### config.mk
export PLATFORM = sky130hd
export DESIGN_NAME = pin_lock_ctrl
export DESIGN_NICKNAME = d
export VERILOG_FILES = /design/src/rtl/pin_lock_ctrl.sv
export SDC_FILE = /design/constraint.sdc
export NUM_CORES = 1
export LEC_CHECK = 0
export BUFFER_PORTS_ARGS = -buffer_cell sky130_fd_sc_hd__buf_4
export CAP_MARGIN = 20
export CORE_AREA = 2 2 114 116
export CTS_CLUSTER_DIAMETER = 40
export DETAILED_ROUTE_END_ITERATION = 6
export DIE_AREA = 0 0 116 118
export PLACE_DENSITY = 0.71
export SLEW_MARGIN = 10
export SYNTH_ARGS = -nofsm -noshare
export SYNTH_HDL_FRONTEND = slang
export SYNTH_SLANG_ARGS = --single-unit
export TNS_END_PERCENT = 50
### constraint.sdc
create_clock -name FPGA_CLK1_50 -period 4.05 [get_ports FPGA_CLK1_50]
set_clock_uncertainty 0.15 [all_clocks]
set_input_delay 0.405 -clock FPGA_CLK1_50 [delete_from_list [all_inputs] [get_ports FPGA_CLK1_50]]
set_output_delay 0.405 -clock FPGA_CLK1_50 [all_outputs]
set_load 0.01 [all_outputs]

++++++++++++++++++++

• Exercise prompt: Each line of the data that contains "constraint" belongs in the answer.

• Problem solution:
export SDC_FILE = /design/constraint.sdc
### constraint.sdc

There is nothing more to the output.